GIVEN DATA: Begin
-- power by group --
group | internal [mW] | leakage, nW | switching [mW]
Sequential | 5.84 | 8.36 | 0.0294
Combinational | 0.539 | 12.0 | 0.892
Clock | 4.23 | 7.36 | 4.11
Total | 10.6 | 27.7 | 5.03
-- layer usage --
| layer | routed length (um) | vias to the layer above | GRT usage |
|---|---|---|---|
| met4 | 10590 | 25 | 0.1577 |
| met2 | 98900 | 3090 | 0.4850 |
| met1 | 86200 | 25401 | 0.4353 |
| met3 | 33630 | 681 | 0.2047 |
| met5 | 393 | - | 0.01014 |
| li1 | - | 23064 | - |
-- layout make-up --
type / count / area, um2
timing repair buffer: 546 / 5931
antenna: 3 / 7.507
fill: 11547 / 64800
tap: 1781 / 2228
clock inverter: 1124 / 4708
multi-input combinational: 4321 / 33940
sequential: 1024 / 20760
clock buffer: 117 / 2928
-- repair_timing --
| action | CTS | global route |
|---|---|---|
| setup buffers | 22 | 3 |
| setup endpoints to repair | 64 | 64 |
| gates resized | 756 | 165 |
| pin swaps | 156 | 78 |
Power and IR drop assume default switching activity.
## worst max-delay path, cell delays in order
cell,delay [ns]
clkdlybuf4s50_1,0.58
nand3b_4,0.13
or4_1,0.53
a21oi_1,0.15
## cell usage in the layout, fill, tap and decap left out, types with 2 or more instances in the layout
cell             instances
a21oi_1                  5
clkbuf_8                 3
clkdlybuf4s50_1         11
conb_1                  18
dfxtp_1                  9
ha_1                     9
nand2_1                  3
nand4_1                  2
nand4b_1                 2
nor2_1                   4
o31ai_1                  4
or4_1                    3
===== /design/flow/run.sh =====
#!/bin/bash
# OpenROAD 26Q1-2900-gdf79404cd8, Yosys 0.63+post, stock flow scripts
make -C /OpenROAD-flow-scripts/flow DESIGN_CONFIG=/design/flow/config.mk WORK_HOME=/design/flow/orfs finish

===== /design/flow/config.mk =====
export PLATFORM = sky130hd
export DESIGN_NAME = fmc2bram
export DESIGN_NICKNAME = fmc2bram
export VERILOG_FILES = /design/flow/design.v
export SDC_FILE = /design/flow/constraint.sdc
export NUM_CORES = 4
export LEC_CHECK = 1
export CORE_AREA = 10 10 160 160
export DIE_AREA = 0 0 170 170

===== /design/flow/constraint.sdc =====
current_design fmc2bram

set clk_period 9.9
set clk_io_pct 0.2

create_clock -name clk0 -period $clk_period [get_ports {fmc_clk}]

set non_clock_inputs [all_inputs -no_clocks]
set_input_delay [expr $clk_period * $clk_io_pct] -clock clk0 $non_clock_inputs
set_output_delay [expr $clk_period * $clk_io_pct] -clock clk0 [all_outputs]

===== /design/flow/design.v =====
module fmc2bram
  #(
    parameter FMC_AW = 20,
    parameter BRAM_AW = 12,
    parameter DW = 32,
    parameter BRAMS = 8+1,  
    parameter CTL_REGS = 6
    )
  (
   input 		  rst,
   output reg 		  mmu_int,
   input 		  fmc_clk,
   input [FMC_AW-1:0] 	  fmc_a,
   inout [DW-1:0] 	  fmc_d,
   input 		  fmc_noe,
   input 		  fmc_nwe,
   input 		  fmc_ne,
   output [BRAM_AW-1:0]   bram_a,
   output [DW-1:0] 	  bram_do,
   input [BRAMS*DW-1:0]   bram_di,
   output reg [BRAMS-1:0] bram_en,
   output reg [0:0] 	  bram_we
   );
  localparam s_idle=0, s_nop=1, s_w_we=2, s_adr_inc=3;
  reg [1:0] 		  state;
  reg 			  write;  
  reg [BRAM_AW-1:0] 	  a_cnt;
  wire [$clog2(BRAMS)-1:0] bram_idx;
  assign bram_idx = fmc_a[FMC_AW-1 : FMC_AW-$clog2(BRAMS)];
  assign fmc_d = (!fmc_ne && !fmc_noe) ? bram_di[DW*(bram_idx+1)-1 -: DW] : 'bz;
  assign bram_a = a_cnt;
  assign bram_do = fmc_d;
  always @(posedge fmc_clk) begin
    if (rst) begin
      state <= s_idle;
      a_cnt <= 0;
      bram_en <= 0;
      bram_we <= 0;
      mmu_int <= 0;
    end else begin
      case (state)
	s_idle:
	  if (!fmc_ne) begin
	    a_cnt <= fmc_a[BRAM_AW-1:0];
	    bram_en[bram_idx] <= 1;
	    write <= !fmc_nwe;
	    state <= s_nop;
	    mmu_int <= 0;
	    if (bram_idx >= BRAMS)
	      mmu_int <= 1;
	    if (bram_idx == BRAMS-1 && fmc_a[BRAM_AW-1:0] >= CTL_REGS)
	      mmu_int <= 1;
	  end
	s_nop: state <= write ? s_w_we : s_adr_inc;
	s_w_we: begin
	  bram_we <= 1;
	  state <= s_adr_inc;
	end
	s_adr_inc: begin
	  a_cnt <= a_cnt + 1;
	  if (fmc_ne) begin
	    state <= s_idle;
	    a_cnt <= 0;
	    bram_en <= 0;
	    bram_we <= 0;
	  end
	end
      endcase
    end   
  end  
endmodule

==> CHANGELOG.md <==
### Implementation results

- Top cell type's share of synthesized area: 13.0%
- # Post-CTS Setup Buffers: 0
- IO buf count: 362
- Yosys Warn Count: 2
- Synth Cell Area: 4500 µm²
- Synth Register Bits: 28
- Placed Area: 8110 µm²
- # hold bufs at CTS: 0
- CTS sink cnt: 28
- Stop stage: 4_1_cts
- Row cnt: 54
- HPWL Detailed: 22,500 µm
- Ys async rst share: 0%
- Die width: 170 µm
- GPL Wtd Cong: 0.921
- Post-synth EDFFs: 1
- Primary FF master, synth: dfxtp_1
- Yosys top cell by area: mux4_2
- Stop err: [error] [KeplerFormal.cpp:679] Workflow failed: Iso has multiple drivers: .fmc_d0, _549_.Y0
- FP Util: 20.5%
- Yosys stat cell total: 538
- Clock root buffer: clkbuf_16
- PostCTS Resize Cnt: 0
- Clock buffer depth: 2
- Cell Type Count: 62
- Synth Instances: 538
- Total CTS buffers: 3
- Register area share after synthesis: 12.7%
- Post-synth top cells: 60 x nor2_1, 49 x mux2_2, 44 x a21oi_1
- Chip area line of the yosys report: 4500 µm²
- Mean Syn Cell Area: 8.37 µm²
- Status: aborted with a tool error
- Yosys top cell by instances: nor2_1
- Htree depth: 1
- Die height: 170 µm
- Top area cell types: mux4_2 13%, mux2_2 12%, dfxtp_1 12%
- Ports: 400
-- kinds of logic after synthesis --
family	count (synthesis)	synth area share (%)
buf+inv	91	12.3
xor+xnor	9	2.09
fa+ha+maj	5	1.39
mux	100	30.8
compound gates	167	26.2
simple gates	138	14.5
flops	28	12.7
-- per-stage QoR --
| step | power (mW) | hold WS (ps) | setup WS, ps | std cells |
|---|---|---|---|---|
| detailed placement | 0.524 | 448 | 1770 | 1113 |
| global placement | 0.524 | 437 | 1880 | 1113 |
| floorplan | 0.322 | 413 | 4180 | 538 |
Power is estimated from default activity; no workload was simulated.
$ cat /design/flow/config.mk
export PLATFORM = sky130hd
export DESIGN_NAME = brams_portb_router
export DESIGN_NICKNAME = brams_portb_router
export VERILOG_FILES = /design/flow/design.v
export SDC_FILE = /design/flow/constraint.sdc
export NUM_CORES = 4
export LEC_CHECK = 1
export CORE_AREA = 10 10 304 304
export DIE_AREA = 0 0 314 314
$ cat /design/flow/constraint.sdc
current_design brams_portb_router

set clk_period 6.8
set clk_io_pct 0.2

create_clock -name clk0 -period $clk_period

set non_clock_inputs [all_inputs -no_clocks]
set_input_delay [expr $clk_period * $clk_io_pct] -clock clk0 $non_clock_inputs
set_output_delay [expr $clk_period * $clk_io_pct] -clock clk0 [all_outputs]
$ cat /design/flow/design.v
module brams_portb_router
  #(
    parameter BRAM_DW = 64,
    parameter BRAM_AW = 10,
    parameter BRAMS = 8
    )
  (
   input [BRAM_AW-1:0] math_adr_a,
   input [BRAM_AW-1:0] math_adr_b,
   input [BRAM_AW-1:0] math_adr_c,
   input [BRAMS*2-1:0] adr_sel,  
   output reg [BRAMS*BRAM_AW-1:0] bram_adr,
   input math_we,
   input [$clog2(BRAMS)-1:0] we_sel,
   output reg [BRAMS-1:0] bram_we,
   input [BRAMS*BRAM_DW-1:0] bram_do,
   input [$clog2(BRAMS)-1:0] dat_a_sel,
   input [$clog2(BRAMS)-1:0] dat_b_sel,
   output reg [BRAM_DW-1:0] math_dat_a,
   output reg [BRAM_DW-1:0] math_dat_b
   );
  integer 		    i;
  always @*  
    for (i=0; i<BRAMS; i=i+1)
      case (adr_sel[2*(i+1)-1 -: 2])
	0: bram_adr[BRAM_AW*(i+1)-1 -: BRAM_AW] <= math_adr_a;
	1: bram_adr[BRAM_AW*(i+1)-1 -: BRAM_AW] <= math_adr_b;
	2: bram_adr[BRAM_AW*(i+1)-1 -: BRAM_AW] <= math_adr_c;
	3: bram_adr[BRAM_AW*(i+1)-1 -: BRAM_AW] <= 0;
      endcase
  always @* begin  
    bram_we <= 0;
    bram_we[we_sel] <= math_we;
  end
  always @* begin  
    math_dat_a <= bram_do[BRAM_DW*(dat_a_sel+1)-1 -: BRAM_DW];
    math_dat_b <= bram_do[BRAM_DW*(dat_b_sel+1)-1 -: BRAM_DW];
  end
endmodule
--- flow/design.v ---
module quotient_selector (
    input signed [7:0] rem_msb,      
    input signed [7:0] div_msb,      
    output reg signed [2:0] q_digit  
);
    always @(*) begin
        if (rem_msb > 2*div_msb)
            q_digit = 3'sd2;
        else if (rem_msb > div_msb)
            q_digit = 3'sd1;
        else if (rem_msb > -div_msb)
            q_digit = 3'sd0;
        else if (rem_msb > -2*div_msb)
            q_digit = -3'sd1;
        else
            q_digit = -3'sd2;
    end
endmodule
module radix4_multiplier (
    input signed [2:0] q_digit,
    input signed [7:0] divisor,
    output reg signed [15:0] product
);
    always @(*) begin
        case (q_digit)
            -2: product = -2 * divisor;
            -1: product = -1 * divisor;
             0: product = 0;
             1: product = 1 * divisor;
             2: product = 2 * divisor;
            default: product = 0;
        endcase
    end
endmodule
<file path="constraint.sdc">
current_design time_diver

set clk_period 5.8
set clk_io_pct 0.2

create_clock -name clk0 -period $clk_period [get_ports {clk}]

set non_clock_inputs [all_inputs -no_clocks]
set_input_delay [expr $clk_period * $clk_io_pct] -clock clk0 $non_clock_inputs
set_output_delay [expr $clk_period * $clk_io_pct] -clock clk0 [all_outputs]
</file>
<file path="run.sh">
#!/bin/bash
# OpenROAD 26Q1-2900-gdf79404cd8, Yosys 0.63+post, stock flow scripts
make -C /OpenROAD-flow-scripts/flow DESIGN_CONFIG=/design/flow/config.mk WORK_HOME=/design/flow/orfs finish
</file>
<file path="config.mk">
export PLATFORM = sky130hd
export DESIGN_NAME = time_diver
export DESIGN_NICKNAME = time_diver
export VERILOG_FILES = /design/flow/design.v
export SDC_FILE = /design/flow/constraint.sdc
export NUM_CORES = 4
export LEC_CHECK = 1
export CORE_UTILIZATION = 30
</file>
File: flow/run.sh
#!/bin/bash
# OpenROAD 26Q1-2900-gdf79404cd8, Yosys 0.63+post, stock flow scripts
make -C /OpenROAD-flow-scripts/flow DESIGN_CONFIG=/design/flow/config.mk WORK_HOME=/design/flow/orfs finish
File: flow/constraint.sdc
current_design pulse_module

set clk_period 4.3
set clk_io_pct 0.2

create_clock -name clk0 -period $clk_period [get_ports {clk}]

set non_clock_inputs [all_inputs -no_clocks]
set_input_delay [expr $clk_period * $clk_io_pct] -clock clk0 $non_clock_inputs
set_output_delay [expr $clk_period * $clk_io_pct] -clock clk0 [all_outputs]
File: flow/config.mk
export PLATFORM = sky130hd
export DESIGN_NAME = pulse_module
export DESIGN_NICKNAME = pulse_module
export VERILOG_FILES = /design/flow/design.v
export SDC_FILE = /design/flow/constraint.sdc
export NUM_CORES = 4
export LEC_CHECK = 1
export CORE_UTILIZATION = 40
`./run.sh`:
```
#!/bin/bash
# OpenROAD 26Q1-2900-gdf79404cd8, Yosys 0.63+post, stock flow scripts
make -C /OpenROAD-flow-scripts/flow DESIGN_CONFIG=/design/flow/config.mk WORK_HOME=/design/flow/orfs finish
```
`./config.mk`:
```
export PLATFORM = sky130hd
export DESIGN_NAME = time_measure
export DESIGN_NICKNAME = time_measure
export VERILOG_FILES = /design/flow/design.v
export SDC_FILE = /design/flow/constraint.sdc
export NUM_CORES = 4
export LEC_CHECK = 1
export CORE_UTILIZATION = 30
```
`./constraint.sdc`:
```
current_design time_measure

set clk_period 6.4
set clk_io_pct 0.2

create_clock -name clk0 -period $clk_period [get_ports {clk}]

set non_clock_inputs [all_inputs -no_clocks]
set_input_delay [expr $clk_period * $clk_io_pct] -clock clk0 $non_clock_inputs
set_output_delay [expr $clk_period * $clk_io_pct] -clock clk0 [all_outputs]
```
GIVEN DATA: End
§ WHAT IS NEEDED
Restate verbatim the first line above and all lines after it through the line containing "25401 | 0.4353 |"; omit the rest.

§ EXPECTED ANSWER
-- power by group --
group | internal [mW] | leakage, nW | switching [mW]
Sequential | 5.84 | 8.36 | 0.0294
Combinational | 0.539 | 12.0 | 0.892
Clock | 4.23 | 7.36 | 4.11
Total | 10.6 | 27.7 | 5.03
-- layer usage --
| layer | routed length (um) | vias to the layer above | GRT usage |
|---|---|---|---|
| met4 | 10590 | 25 | 0.1577 |
| met2 | 98900 | 3090 | 0.4850 |
| met1 | 86200 | 25401 | 0.4353 |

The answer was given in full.